I think the older AI users are even held back because they might be doing things that are not neccessary any more, like explaining basic things, like please don't bring in random dependencies but prefer the ones that are there already, or the classic think really strongly and make a plan, or try to use a prestigious register of the language in attempts to make it think harder.
Nowadays I just paste a test, build, or linter error message into the chat and the clanker knows immediately what to do, where it originated, and looks into causes. Often times I come back to the chat and see a working explanation together with a fix.
Before I had to actually explain why I want it to change some implementation in some direction, otherwise it would refuse no I won't do that because abc. Nowadays I can just pass the raw instruction "please move this into its own function", etc, and it follows.
So yeah, a lot of these skills become outdated very quickly, the technology is changing so fast, and one needs to constantly revisit if what one had to do a couple of months earlier is still required, whether there's still the limits of the technology precisely there or further out.
I still see people doing "you are a world class distributed systems engineer" think. Never fails me to chuckle.
> I think the older AI users are even held back because they might be doing things that are not neccessary any more
As the same age as Linus Torvalds, I'd say that it can be the opposite.
We are so used to "leaky abstractions", that we have just accepted this as another imperfect new tech stack.

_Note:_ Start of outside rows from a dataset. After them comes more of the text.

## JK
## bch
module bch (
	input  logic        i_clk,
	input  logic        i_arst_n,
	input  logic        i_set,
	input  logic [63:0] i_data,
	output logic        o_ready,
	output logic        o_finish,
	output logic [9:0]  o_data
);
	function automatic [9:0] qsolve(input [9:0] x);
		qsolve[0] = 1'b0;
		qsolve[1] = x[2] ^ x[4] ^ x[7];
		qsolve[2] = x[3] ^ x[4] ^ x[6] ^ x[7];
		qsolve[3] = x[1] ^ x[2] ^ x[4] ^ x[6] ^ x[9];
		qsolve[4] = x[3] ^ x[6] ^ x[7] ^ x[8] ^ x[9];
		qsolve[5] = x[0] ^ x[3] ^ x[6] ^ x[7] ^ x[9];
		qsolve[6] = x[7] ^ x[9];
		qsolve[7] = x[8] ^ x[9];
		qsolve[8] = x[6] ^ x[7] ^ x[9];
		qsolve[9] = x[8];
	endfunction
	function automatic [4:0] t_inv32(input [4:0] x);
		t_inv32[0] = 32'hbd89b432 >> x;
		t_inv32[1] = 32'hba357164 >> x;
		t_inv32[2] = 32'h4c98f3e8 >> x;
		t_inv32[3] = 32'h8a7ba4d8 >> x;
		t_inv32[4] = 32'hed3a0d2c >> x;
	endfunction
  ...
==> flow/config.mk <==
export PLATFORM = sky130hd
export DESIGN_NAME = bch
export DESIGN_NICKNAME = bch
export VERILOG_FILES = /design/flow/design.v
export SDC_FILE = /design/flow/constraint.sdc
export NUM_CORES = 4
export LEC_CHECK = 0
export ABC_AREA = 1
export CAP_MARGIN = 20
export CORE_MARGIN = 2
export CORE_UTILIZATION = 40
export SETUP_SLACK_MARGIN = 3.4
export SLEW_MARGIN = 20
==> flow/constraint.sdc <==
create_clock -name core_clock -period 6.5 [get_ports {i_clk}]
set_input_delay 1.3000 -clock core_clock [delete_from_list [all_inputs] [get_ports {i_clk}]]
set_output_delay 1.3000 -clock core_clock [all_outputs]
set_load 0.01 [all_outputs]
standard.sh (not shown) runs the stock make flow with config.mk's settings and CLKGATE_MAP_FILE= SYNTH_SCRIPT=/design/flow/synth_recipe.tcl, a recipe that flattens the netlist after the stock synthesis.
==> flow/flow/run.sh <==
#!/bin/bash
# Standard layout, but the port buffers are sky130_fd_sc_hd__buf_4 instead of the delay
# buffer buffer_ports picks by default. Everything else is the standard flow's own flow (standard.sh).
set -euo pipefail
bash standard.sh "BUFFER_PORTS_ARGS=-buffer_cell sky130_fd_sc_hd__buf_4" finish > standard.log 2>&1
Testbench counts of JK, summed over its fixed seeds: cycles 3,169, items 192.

Unlike less experienced developers, we know that you have to learn a bit about the underlying layers to use the high level abstraction layer effectively.

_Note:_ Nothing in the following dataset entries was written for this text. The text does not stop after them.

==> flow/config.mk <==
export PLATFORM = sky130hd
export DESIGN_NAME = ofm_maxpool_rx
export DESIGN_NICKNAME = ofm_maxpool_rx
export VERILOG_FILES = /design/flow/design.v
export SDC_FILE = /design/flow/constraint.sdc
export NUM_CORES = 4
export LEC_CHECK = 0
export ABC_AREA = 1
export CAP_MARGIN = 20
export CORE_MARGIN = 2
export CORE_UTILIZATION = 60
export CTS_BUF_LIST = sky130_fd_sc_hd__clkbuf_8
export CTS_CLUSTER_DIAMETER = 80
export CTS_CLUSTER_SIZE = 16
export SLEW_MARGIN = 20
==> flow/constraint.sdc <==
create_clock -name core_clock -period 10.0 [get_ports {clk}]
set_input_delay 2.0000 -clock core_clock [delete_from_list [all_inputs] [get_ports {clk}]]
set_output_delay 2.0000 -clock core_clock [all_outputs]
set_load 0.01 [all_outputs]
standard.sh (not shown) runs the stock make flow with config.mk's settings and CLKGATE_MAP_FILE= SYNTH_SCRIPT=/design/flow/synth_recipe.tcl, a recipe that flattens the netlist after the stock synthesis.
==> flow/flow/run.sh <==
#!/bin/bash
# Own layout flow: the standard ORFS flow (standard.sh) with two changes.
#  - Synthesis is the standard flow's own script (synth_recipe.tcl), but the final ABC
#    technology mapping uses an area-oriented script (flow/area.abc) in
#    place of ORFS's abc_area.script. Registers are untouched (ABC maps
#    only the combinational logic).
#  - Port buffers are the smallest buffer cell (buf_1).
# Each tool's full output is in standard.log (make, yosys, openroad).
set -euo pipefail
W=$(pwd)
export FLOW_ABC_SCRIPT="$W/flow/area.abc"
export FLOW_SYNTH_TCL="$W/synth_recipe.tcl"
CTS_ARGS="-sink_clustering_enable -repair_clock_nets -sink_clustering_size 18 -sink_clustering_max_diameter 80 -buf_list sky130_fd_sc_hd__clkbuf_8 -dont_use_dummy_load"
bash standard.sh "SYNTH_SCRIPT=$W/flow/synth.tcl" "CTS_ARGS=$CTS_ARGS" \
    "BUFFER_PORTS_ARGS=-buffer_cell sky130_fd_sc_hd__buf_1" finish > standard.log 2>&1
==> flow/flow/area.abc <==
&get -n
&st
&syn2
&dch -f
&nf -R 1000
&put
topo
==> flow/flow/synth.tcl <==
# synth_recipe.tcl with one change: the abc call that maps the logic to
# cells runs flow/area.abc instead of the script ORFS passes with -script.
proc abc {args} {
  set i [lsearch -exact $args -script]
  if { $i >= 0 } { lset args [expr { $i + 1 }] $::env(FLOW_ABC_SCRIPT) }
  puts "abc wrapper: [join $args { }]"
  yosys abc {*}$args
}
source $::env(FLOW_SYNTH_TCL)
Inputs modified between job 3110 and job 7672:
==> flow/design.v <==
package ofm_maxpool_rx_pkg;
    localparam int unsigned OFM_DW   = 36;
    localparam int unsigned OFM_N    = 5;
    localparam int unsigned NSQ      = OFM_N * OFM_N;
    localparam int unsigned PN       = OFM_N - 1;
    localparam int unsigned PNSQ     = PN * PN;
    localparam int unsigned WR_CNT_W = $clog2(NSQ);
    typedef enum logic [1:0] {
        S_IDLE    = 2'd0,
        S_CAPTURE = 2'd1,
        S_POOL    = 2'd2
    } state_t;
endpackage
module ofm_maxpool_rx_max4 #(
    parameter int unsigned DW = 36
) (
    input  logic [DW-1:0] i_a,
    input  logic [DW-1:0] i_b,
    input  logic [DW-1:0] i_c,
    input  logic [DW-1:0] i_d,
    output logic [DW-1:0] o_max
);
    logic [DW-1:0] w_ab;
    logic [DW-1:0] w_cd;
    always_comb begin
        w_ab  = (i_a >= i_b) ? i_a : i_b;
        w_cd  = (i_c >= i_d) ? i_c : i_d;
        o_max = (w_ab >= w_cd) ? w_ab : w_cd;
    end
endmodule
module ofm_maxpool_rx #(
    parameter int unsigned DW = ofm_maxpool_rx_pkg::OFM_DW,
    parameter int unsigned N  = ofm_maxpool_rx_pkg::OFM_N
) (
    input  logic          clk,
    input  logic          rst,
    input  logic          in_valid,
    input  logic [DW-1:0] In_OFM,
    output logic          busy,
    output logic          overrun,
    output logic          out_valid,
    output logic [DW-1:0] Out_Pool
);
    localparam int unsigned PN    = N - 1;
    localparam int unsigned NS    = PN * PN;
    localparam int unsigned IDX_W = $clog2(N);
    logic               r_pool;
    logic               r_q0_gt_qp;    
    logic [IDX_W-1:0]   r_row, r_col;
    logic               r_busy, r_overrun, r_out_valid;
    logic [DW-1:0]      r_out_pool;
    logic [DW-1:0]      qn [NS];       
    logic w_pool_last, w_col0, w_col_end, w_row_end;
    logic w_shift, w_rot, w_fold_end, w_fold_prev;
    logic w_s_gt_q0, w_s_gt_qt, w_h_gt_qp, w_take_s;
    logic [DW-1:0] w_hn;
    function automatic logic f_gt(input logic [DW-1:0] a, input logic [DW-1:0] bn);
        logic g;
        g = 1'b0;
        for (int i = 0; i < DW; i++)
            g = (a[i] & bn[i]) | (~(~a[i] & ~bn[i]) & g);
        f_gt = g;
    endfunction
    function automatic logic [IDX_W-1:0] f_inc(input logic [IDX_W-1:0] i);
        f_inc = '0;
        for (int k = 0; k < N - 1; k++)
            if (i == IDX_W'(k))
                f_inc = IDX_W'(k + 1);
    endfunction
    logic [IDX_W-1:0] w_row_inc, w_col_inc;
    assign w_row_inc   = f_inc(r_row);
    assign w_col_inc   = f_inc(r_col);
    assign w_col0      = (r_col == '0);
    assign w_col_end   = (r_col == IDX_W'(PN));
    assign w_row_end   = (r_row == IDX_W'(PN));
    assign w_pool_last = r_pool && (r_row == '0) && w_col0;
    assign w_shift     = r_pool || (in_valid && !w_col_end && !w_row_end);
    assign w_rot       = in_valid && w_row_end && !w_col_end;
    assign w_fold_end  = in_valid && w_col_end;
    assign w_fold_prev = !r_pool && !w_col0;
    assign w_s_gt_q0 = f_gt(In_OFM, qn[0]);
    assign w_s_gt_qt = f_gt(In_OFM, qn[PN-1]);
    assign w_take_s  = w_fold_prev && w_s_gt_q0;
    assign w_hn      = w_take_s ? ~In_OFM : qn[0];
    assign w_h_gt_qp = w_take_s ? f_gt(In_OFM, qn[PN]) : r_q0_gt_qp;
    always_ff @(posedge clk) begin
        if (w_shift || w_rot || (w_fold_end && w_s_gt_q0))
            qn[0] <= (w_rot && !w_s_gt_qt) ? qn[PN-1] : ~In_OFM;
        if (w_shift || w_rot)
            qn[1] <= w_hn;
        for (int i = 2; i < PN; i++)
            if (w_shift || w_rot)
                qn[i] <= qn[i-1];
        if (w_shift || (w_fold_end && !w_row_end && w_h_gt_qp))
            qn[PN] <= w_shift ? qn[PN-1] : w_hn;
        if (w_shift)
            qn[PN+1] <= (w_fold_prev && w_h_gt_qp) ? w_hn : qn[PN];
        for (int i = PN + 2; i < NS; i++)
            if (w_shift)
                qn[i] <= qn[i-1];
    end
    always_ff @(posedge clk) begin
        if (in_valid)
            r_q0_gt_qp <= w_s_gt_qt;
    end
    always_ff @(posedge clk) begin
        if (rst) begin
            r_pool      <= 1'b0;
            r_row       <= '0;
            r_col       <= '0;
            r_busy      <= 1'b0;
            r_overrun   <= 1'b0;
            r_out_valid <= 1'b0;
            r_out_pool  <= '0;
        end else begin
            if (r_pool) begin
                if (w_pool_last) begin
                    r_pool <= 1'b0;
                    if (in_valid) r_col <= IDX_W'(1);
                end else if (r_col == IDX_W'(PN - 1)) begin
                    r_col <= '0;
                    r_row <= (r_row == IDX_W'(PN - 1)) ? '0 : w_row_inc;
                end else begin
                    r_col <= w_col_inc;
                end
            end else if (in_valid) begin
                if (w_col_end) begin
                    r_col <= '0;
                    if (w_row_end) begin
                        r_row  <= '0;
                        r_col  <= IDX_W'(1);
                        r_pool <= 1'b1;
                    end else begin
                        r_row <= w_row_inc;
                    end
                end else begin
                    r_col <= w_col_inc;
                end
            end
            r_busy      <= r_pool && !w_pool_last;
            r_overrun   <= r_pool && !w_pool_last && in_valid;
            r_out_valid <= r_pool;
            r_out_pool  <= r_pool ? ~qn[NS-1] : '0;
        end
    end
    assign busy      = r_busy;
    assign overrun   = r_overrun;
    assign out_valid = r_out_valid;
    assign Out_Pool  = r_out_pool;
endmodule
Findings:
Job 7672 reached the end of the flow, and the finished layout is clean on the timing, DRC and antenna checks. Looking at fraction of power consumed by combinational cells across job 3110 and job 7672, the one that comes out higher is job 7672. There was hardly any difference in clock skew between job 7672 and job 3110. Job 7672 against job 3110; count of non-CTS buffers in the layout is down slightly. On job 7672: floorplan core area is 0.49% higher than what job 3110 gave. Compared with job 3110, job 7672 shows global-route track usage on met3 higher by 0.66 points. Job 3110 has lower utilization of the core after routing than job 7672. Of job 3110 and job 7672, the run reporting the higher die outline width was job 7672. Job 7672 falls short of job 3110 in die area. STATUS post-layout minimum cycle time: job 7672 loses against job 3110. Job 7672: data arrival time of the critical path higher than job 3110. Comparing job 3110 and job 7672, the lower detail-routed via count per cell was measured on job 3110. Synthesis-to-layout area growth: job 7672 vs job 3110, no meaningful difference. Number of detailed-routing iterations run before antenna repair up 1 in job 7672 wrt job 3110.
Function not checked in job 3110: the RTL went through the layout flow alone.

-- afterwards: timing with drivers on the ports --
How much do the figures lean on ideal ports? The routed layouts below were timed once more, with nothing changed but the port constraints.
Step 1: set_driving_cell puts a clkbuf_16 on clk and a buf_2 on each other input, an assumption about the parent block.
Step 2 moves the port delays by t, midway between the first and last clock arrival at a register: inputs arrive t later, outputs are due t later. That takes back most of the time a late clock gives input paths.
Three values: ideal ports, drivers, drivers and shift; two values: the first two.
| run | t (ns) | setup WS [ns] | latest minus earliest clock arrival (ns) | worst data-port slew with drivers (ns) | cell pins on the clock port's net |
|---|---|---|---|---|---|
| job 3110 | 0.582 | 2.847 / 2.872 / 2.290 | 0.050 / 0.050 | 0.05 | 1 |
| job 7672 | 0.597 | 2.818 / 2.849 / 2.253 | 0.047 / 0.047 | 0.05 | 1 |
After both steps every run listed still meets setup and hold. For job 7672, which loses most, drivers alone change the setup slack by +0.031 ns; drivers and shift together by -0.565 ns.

What is going on under the hood? What was the sequence of events which caused my inputs to give these outputs / error messages?
Once you learn enough of how the underlying layers work, you'll get far fewer errors because you'll subconciously avoid them. Meanwhile, people with a "I only work at the high-level"-mindset keeps trying to feed the high-level layer different inputs more or less at random.
For LLMs, it's certainly a challenge.
The basic low level LLM architecture is very simple. You can write a naive LLM core inference engine in a few hundred lines of code.
But that is like writing a logic gate simulator and feeding it a huge CPU gate list + many GBs of kernel+rootfs disk images. It doesn't tell you how the thing actually behaves.
So you move up the layers. Often you can't get hard data on how they really work. Instead you rely on empirical and anecdotal data.
But you still form a mental image of what the rough layers are, and what you can expect in their behavior given different inputs.
For LLMs, a critical piece is the context window. It has to be understood and managed to get good results. Make sure it's fed with the right amount of the right data, and you get much better results.
> Nowadays I just paste a test, build, or linter error message into the chat and the clanker knows immediately what to do
That's exactly the right thing to do given the right circumstances.
But if you're doing a big refactoring across a huge code base, you won't get the same good results. You'll need to understand the context window and how your tools/framework feeds it with data for your subagents.